HOW TO COMPLETE THIS TASK
Every line below that holds the string "critical" should be copied out.

[RECORDS TO USE — start]

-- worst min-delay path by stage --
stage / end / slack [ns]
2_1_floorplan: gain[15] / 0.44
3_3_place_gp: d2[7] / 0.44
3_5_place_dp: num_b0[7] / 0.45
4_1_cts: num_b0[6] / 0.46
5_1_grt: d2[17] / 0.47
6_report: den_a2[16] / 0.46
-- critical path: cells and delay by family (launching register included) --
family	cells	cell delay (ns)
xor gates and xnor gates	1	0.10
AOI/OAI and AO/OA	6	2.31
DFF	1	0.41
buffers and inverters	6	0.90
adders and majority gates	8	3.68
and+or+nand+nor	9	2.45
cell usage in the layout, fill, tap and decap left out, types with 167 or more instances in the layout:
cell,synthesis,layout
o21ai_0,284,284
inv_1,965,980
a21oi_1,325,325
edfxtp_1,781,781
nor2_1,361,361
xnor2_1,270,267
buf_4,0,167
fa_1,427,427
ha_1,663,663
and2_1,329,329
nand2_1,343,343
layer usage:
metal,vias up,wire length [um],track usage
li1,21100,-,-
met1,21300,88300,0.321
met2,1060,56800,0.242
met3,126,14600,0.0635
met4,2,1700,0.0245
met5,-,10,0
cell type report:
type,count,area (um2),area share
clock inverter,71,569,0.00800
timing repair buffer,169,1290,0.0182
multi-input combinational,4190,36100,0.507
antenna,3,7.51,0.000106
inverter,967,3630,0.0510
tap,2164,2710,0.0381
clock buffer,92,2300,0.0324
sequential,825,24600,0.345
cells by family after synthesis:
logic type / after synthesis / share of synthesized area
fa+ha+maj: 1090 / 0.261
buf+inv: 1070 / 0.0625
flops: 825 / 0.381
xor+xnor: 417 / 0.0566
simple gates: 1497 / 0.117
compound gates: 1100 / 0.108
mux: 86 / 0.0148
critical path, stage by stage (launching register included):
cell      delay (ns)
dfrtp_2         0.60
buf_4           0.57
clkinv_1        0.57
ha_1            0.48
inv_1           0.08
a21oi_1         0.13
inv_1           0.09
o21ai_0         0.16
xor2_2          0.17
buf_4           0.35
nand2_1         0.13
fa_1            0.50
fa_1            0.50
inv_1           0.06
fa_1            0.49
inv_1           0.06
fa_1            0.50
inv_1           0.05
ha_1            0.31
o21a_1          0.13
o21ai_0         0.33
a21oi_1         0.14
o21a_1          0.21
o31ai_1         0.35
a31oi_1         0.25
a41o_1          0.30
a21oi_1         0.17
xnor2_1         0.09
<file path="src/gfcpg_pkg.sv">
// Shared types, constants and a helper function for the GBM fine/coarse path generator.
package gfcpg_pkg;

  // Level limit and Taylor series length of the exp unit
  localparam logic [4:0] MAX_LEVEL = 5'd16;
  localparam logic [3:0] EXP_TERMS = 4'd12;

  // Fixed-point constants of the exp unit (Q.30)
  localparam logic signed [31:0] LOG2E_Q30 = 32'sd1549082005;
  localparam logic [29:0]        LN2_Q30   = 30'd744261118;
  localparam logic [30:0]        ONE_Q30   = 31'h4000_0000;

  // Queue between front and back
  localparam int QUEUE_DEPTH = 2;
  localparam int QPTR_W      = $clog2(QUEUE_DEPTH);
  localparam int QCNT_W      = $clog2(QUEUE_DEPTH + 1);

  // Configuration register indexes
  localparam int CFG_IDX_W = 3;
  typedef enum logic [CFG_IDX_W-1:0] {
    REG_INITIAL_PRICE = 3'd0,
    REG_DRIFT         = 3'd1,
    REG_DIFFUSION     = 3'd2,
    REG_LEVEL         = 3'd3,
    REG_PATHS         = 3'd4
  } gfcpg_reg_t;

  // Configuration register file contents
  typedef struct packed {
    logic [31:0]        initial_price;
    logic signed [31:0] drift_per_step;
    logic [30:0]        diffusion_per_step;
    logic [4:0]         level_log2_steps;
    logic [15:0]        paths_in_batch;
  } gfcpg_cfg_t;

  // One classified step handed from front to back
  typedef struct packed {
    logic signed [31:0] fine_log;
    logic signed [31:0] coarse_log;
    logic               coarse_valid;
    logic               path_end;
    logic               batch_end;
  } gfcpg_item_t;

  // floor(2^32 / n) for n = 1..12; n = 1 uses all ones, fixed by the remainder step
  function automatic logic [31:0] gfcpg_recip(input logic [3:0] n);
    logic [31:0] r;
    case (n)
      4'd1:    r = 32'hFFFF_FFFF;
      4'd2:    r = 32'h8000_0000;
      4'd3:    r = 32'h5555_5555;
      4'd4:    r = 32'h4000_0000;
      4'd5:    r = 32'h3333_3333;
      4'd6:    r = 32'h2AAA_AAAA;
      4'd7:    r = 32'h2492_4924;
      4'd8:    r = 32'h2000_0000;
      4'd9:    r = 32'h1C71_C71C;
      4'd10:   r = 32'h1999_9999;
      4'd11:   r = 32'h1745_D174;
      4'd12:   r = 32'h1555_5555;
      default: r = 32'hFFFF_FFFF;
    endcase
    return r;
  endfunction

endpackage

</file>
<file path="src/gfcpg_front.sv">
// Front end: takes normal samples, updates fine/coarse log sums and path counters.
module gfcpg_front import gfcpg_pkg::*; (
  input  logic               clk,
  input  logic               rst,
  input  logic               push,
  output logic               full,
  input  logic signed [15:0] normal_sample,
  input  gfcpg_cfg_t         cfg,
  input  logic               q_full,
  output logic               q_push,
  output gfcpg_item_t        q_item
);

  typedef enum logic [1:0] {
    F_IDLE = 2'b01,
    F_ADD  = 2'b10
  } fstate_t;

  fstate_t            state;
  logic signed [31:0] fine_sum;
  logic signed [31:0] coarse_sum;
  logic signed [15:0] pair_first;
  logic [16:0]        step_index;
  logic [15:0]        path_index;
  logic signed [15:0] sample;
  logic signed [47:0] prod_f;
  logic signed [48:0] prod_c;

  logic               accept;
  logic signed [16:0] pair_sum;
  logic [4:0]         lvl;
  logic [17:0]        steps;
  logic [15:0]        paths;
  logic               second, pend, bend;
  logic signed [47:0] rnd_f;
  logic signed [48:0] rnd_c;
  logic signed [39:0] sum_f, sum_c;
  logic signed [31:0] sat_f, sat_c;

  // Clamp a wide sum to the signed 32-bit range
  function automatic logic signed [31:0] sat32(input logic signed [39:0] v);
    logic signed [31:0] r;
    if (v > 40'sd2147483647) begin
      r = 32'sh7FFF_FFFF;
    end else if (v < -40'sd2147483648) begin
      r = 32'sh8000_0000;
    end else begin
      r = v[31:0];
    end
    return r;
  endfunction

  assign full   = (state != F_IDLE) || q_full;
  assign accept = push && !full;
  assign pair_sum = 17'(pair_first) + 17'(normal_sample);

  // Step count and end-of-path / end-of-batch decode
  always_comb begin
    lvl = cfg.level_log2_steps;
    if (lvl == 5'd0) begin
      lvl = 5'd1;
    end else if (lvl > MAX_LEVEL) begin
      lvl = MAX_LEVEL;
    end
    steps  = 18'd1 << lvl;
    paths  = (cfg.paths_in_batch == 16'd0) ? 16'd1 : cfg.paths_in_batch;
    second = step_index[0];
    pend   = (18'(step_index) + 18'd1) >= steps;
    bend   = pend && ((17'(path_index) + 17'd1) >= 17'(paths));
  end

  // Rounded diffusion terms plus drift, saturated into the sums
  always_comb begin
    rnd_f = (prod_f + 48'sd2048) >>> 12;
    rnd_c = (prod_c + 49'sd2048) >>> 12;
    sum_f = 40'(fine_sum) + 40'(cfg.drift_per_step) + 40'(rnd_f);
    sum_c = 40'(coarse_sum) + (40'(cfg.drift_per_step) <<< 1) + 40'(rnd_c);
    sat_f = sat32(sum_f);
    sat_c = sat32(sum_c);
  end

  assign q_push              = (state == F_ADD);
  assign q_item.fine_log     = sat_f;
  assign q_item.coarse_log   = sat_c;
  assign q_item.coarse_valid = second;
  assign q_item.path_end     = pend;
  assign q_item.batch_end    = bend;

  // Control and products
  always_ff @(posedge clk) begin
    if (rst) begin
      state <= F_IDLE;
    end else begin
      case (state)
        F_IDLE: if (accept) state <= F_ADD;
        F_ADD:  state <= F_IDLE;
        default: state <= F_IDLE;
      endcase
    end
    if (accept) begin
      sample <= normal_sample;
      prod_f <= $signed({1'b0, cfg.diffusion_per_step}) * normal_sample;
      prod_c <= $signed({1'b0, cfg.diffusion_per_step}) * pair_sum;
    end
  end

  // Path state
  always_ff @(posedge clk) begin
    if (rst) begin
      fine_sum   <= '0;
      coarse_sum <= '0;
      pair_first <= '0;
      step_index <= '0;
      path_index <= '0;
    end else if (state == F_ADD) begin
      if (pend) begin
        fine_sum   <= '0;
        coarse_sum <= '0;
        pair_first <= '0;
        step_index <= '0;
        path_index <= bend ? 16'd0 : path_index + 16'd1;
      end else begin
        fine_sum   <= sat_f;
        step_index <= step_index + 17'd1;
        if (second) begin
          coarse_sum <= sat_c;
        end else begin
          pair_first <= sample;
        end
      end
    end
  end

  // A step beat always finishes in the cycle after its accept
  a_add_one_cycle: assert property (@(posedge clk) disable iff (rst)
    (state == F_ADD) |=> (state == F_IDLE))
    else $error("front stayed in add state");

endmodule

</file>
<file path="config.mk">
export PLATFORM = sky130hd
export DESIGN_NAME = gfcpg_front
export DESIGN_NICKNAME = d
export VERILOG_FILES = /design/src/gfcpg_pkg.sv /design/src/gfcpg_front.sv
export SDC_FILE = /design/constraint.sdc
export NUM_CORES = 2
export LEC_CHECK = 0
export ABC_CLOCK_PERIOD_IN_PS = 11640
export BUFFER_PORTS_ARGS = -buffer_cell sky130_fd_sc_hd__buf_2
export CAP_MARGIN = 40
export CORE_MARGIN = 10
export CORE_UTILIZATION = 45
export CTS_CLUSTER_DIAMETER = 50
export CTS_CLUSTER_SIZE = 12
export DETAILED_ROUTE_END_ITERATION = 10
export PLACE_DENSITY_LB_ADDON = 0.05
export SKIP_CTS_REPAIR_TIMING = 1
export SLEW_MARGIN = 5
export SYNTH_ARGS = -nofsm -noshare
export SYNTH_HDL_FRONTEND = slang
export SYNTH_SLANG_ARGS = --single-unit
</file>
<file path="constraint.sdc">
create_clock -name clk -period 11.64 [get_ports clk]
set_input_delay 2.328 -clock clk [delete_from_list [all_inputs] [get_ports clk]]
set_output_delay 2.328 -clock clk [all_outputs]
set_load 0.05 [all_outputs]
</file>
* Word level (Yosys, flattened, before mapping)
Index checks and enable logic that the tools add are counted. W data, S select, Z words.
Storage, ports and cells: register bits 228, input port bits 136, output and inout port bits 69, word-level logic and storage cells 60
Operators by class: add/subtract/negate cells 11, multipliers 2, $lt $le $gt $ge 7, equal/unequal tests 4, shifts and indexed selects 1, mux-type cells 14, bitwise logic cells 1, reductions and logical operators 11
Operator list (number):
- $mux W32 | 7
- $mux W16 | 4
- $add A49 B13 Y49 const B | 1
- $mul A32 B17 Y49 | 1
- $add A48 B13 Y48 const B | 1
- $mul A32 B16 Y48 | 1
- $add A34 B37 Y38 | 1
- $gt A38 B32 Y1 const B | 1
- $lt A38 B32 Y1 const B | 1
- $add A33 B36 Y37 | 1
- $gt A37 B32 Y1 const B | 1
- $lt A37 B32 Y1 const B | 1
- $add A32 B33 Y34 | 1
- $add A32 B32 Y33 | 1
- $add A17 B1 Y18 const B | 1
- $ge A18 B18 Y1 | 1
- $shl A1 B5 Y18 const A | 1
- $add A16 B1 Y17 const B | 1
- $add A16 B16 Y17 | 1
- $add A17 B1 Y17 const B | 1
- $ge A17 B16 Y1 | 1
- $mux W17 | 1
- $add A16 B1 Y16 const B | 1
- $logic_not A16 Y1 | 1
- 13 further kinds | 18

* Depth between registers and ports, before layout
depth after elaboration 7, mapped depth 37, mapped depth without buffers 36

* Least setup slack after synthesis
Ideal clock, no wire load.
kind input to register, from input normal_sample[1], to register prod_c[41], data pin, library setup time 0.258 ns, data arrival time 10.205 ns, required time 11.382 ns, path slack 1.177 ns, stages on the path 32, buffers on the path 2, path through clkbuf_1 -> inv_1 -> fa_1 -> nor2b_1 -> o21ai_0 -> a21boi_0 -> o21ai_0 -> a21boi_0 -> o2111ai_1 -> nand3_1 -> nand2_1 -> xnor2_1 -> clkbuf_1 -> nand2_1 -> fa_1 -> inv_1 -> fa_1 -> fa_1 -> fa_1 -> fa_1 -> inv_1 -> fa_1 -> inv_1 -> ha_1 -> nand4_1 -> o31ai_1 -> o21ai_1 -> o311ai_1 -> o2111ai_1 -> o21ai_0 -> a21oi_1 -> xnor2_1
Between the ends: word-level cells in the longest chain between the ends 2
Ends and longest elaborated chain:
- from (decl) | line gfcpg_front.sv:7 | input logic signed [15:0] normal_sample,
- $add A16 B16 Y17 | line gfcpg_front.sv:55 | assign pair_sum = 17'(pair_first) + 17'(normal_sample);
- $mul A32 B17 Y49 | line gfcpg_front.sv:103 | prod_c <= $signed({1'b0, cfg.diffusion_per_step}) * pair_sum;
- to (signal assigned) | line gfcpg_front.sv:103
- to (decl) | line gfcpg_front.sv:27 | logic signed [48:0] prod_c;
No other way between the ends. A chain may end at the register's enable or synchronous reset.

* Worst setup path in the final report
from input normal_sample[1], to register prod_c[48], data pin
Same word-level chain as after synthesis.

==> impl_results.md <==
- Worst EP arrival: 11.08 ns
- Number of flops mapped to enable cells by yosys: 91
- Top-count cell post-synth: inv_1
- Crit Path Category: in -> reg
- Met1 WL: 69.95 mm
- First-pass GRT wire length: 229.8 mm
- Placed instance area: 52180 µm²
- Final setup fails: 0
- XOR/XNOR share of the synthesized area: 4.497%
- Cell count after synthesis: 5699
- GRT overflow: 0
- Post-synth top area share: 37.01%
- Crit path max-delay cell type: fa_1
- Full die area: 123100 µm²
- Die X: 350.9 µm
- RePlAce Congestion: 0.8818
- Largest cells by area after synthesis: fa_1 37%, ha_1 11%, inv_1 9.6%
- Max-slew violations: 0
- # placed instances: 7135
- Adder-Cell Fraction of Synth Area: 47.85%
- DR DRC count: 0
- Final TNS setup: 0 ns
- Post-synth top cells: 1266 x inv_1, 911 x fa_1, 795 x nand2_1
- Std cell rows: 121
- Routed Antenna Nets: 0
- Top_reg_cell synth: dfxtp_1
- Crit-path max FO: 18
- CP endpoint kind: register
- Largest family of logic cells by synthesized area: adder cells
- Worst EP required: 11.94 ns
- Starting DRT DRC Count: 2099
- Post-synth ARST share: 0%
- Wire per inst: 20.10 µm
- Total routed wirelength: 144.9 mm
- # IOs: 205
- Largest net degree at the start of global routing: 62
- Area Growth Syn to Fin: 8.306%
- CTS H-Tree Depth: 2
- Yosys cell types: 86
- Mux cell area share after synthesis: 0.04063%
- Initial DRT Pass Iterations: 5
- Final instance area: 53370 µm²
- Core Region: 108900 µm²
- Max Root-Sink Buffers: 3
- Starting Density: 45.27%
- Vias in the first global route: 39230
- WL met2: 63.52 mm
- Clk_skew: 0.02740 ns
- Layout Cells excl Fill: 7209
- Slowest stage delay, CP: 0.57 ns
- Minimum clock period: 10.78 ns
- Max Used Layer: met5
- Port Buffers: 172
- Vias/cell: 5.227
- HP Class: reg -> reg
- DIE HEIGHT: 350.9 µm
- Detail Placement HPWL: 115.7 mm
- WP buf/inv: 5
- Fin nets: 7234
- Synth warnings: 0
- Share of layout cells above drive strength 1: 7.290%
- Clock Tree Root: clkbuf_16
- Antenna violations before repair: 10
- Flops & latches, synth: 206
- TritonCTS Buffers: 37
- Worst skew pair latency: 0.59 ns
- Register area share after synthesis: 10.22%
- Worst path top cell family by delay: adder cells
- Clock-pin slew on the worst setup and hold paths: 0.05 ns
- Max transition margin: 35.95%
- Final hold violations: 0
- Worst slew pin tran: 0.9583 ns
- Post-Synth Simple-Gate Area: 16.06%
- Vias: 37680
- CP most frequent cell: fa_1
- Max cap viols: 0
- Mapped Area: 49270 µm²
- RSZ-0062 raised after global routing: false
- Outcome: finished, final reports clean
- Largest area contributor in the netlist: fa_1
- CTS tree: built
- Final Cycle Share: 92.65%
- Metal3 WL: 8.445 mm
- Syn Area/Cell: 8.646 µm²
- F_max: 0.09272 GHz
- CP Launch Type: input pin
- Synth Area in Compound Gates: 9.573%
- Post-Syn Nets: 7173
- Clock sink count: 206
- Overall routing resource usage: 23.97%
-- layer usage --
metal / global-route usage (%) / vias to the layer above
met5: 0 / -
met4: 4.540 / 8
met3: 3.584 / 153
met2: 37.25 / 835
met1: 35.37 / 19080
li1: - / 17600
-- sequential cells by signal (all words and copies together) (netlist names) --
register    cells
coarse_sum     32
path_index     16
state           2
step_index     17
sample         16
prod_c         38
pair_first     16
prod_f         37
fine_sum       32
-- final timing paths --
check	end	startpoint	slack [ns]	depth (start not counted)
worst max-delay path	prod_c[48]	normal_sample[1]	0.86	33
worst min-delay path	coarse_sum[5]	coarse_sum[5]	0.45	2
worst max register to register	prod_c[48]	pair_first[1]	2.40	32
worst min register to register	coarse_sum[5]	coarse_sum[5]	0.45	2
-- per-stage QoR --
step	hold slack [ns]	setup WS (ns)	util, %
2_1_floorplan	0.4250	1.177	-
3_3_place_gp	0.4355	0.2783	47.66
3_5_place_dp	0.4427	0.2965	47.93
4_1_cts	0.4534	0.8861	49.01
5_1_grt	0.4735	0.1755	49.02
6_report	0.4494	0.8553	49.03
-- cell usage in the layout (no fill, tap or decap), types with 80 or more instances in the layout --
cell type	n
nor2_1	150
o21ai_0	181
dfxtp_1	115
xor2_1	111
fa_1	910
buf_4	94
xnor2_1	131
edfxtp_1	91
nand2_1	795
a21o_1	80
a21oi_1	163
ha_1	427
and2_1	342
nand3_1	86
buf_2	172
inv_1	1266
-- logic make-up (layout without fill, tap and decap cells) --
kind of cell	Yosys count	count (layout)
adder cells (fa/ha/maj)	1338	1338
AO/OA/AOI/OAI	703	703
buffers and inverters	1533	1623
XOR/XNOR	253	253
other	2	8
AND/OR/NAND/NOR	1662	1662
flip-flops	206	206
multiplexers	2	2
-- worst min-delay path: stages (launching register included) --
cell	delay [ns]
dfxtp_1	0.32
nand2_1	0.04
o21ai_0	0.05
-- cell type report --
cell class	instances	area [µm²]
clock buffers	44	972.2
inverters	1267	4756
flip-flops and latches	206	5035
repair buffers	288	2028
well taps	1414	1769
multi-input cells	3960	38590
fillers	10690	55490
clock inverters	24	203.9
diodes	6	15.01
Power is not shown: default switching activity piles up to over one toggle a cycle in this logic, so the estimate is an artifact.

[RECORDS TO USE — finish]

WRITTEN ANSWER
-- critical path: cells and delay by family (launching register included) --
critical path, stage by stage (launching register included):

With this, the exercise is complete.